[DATASET — start]

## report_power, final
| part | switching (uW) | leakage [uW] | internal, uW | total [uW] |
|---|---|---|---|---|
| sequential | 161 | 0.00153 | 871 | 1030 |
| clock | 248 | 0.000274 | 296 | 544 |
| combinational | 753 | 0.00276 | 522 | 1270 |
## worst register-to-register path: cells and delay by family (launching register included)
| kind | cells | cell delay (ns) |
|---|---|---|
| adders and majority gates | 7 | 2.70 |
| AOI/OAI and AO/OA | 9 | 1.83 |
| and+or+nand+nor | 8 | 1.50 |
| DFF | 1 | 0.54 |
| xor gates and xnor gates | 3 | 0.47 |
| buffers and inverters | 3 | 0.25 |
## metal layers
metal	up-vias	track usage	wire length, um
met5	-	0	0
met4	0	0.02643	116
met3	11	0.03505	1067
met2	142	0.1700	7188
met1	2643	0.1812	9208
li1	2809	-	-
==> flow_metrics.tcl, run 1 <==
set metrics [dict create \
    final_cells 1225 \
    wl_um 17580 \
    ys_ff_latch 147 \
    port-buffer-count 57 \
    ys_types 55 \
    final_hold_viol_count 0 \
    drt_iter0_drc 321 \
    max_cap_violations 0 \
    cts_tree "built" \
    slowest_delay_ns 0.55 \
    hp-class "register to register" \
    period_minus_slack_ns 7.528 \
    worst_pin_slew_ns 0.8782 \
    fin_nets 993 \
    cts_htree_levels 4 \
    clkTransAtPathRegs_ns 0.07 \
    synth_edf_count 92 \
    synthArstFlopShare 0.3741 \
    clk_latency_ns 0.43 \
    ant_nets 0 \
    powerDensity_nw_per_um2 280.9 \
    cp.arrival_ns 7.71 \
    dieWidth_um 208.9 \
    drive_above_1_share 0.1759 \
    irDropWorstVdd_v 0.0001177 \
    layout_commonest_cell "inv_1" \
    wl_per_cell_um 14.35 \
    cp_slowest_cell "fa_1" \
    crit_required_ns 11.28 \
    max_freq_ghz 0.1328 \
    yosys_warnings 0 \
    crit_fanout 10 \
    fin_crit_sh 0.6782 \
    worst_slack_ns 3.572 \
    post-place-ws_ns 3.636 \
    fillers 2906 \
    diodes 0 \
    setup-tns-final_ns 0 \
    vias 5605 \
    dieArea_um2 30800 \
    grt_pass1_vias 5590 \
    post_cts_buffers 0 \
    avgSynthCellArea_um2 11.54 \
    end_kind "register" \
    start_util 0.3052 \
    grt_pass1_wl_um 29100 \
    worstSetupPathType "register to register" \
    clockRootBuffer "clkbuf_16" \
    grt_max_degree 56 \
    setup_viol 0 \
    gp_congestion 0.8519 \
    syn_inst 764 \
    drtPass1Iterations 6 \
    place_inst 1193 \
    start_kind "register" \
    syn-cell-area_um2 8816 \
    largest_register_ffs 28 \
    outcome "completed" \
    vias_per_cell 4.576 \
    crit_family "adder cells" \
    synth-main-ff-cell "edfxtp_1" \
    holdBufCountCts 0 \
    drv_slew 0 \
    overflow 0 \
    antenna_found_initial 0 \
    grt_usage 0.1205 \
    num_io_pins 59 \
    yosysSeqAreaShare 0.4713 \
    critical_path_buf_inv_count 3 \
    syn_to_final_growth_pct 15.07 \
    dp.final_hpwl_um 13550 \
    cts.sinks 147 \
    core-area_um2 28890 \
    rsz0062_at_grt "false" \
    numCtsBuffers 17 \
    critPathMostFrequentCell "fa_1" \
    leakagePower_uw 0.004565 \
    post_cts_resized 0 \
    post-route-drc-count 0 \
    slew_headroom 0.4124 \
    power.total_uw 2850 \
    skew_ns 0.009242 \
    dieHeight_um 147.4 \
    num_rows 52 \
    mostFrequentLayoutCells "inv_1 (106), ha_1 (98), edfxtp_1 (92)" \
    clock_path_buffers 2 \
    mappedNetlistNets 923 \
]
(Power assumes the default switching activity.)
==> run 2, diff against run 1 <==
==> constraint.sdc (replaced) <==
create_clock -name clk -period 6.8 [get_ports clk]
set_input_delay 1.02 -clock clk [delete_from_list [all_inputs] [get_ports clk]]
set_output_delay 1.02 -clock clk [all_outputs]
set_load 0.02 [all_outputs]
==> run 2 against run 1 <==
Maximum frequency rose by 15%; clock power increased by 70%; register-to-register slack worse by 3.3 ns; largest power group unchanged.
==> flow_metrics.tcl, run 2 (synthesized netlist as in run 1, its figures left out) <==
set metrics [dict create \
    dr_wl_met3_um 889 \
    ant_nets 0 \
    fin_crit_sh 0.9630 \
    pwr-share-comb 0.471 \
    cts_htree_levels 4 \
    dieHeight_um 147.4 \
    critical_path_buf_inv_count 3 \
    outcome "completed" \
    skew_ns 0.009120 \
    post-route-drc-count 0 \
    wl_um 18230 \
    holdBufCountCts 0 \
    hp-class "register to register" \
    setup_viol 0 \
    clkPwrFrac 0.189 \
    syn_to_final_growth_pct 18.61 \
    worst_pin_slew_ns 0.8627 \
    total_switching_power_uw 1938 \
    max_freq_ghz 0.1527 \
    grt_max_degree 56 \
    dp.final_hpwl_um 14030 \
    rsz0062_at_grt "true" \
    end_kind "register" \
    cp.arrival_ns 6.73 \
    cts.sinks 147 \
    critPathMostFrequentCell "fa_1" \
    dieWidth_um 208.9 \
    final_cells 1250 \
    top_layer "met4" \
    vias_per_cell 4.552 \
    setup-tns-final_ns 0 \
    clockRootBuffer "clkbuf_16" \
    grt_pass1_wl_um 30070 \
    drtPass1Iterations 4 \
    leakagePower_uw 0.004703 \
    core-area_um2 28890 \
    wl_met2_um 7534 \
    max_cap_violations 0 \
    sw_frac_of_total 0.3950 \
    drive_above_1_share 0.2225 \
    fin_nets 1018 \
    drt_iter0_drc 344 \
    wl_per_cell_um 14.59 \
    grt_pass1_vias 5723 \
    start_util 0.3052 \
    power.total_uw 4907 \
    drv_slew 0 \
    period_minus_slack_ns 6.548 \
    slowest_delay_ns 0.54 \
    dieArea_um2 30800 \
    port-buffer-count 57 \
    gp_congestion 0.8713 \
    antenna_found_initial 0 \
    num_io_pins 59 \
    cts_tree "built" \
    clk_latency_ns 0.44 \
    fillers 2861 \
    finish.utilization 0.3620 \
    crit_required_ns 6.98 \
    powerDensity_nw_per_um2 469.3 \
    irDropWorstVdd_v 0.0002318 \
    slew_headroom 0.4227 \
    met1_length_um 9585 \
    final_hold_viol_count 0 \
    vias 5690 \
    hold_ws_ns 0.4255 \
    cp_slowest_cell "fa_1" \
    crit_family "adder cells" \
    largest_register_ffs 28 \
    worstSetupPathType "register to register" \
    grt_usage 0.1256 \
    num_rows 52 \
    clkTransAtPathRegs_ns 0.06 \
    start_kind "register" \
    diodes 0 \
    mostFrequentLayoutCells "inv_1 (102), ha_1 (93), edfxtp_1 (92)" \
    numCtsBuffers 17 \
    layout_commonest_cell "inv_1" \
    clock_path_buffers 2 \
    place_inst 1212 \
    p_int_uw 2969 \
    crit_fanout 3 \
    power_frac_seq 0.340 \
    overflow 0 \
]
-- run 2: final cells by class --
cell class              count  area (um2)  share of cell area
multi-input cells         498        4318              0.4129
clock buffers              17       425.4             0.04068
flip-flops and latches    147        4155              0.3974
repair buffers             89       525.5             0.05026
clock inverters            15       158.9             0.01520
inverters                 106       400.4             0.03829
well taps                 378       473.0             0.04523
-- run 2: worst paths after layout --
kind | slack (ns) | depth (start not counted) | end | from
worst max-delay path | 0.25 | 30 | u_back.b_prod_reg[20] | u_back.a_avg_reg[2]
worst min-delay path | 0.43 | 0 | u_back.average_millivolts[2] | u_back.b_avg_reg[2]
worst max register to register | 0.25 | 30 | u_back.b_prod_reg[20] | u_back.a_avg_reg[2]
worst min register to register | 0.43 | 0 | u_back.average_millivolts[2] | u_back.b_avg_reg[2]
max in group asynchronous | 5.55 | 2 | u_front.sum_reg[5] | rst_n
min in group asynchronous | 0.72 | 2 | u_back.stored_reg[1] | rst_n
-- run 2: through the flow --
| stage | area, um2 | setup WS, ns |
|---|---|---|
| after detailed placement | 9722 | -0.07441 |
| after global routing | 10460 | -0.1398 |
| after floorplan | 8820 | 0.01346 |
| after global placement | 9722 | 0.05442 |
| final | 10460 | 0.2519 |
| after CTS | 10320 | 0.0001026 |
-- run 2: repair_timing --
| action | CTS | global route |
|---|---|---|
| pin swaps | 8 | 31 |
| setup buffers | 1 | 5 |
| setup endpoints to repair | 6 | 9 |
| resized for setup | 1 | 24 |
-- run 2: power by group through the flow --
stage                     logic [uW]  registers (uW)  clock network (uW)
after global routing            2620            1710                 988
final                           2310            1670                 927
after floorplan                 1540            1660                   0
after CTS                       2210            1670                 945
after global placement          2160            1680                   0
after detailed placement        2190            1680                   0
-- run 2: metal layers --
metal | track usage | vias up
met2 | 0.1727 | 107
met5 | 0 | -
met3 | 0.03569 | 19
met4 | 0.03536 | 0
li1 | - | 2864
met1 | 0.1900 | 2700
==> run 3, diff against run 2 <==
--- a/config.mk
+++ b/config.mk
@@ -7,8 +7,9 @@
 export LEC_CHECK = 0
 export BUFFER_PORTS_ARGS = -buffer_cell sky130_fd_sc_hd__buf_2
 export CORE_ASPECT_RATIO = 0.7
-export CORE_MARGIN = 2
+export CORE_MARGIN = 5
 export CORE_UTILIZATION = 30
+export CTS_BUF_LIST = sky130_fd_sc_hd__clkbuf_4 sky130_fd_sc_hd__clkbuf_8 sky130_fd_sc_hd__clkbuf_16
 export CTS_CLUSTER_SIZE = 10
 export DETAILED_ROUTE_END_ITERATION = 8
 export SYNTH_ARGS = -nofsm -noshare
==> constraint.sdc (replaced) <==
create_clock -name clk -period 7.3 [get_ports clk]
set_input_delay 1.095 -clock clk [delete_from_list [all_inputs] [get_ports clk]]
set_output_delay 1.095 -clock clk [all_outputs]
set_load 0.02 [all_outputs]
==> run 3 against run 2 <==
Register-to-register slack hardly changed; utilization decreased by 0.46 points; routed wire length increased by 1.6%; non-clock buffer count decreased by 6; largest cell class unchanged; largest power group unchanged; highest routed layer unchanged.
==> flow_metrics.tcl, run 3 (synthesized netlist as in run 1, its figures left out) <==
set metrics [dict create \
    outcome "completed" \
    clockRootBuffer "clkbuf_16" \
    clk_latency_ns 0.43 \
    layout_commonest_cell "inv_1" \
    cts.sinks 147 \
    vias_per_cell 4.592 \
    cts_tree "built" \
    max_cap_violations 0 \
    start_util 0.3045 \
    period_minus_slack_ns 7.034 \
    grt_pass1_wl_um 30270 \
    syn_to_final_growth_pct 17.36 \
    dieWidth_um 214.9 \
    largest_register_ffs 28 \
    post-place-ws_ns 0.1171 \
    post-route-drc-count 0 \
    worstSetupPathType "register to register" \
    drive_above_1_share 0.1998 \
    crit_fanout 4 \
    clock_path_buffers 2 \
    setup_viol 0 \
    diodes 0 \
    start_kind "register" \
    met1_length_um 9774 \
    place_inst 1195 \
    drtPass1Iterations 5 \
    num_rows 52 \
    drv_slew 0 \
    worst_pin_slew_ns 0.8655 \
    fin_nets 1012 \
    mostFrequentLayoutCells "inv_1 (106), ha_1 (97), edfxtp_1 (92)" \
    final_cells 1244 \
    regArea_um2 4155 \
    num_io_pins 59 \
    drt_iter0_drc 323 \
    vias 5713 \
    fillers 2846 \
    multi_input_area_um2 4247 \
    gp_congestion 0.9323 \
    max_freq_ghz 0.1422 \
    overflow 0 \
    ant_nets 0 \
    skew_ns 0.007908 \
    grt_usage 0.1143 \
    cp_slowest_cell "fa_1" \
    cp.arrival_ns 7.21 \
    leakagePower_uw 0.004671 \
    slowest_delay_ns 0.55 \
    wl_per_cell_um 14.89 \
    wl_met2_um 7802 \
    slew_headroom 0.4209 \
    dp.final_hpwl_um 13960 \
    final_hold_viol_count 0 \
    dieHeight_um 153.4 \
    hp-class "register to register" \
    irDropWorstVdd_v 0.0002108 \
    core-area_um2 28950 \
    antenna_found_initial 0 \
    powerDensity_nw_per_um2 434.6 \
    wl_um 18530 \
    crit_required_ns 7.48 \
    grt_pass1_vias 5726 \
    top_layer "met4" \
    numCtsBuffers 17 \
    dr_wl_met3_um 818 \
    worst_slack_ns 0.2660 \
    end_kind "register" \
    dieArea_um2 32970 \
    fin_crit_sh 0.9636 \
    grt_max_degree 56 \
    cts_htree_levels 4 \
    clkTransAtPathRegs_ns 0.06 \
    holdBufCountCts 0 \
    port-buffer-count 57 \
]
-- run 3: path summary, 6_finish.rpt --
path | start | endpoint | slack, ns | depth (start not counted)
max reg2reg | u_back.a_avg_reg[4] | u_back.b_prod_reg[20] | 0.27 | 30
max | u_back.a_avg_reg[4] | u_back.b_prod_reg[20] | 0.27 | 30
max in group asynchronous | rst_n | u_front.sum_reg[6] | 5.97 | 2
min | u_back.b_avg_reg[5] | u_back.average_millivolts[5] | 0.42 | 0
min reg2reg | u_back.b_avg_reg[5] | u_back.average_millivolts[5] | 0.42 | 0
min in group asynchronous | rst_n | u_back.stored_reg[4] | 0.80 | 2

[DATASET — finish]

Above are the records. Print exactly, and only, the lines from the line with "metal | track usage | vias up" to the line with "export LEC_CHECK = 0", both inclusive.

metal | track usage | vias up
met2 | 0.1727 | 107
met5 | 0 | -
met3 | 0.03569 | 19
met4 | 0.03536 | 0
li1 | - | 2864
met1 | 0.1900 | 2700
==> run 3, diff against run 2 <==
--- a/config.mk
+++ b/config.mk
@@ -7,8 +7,9 @@
 export LEC_CHECK = 0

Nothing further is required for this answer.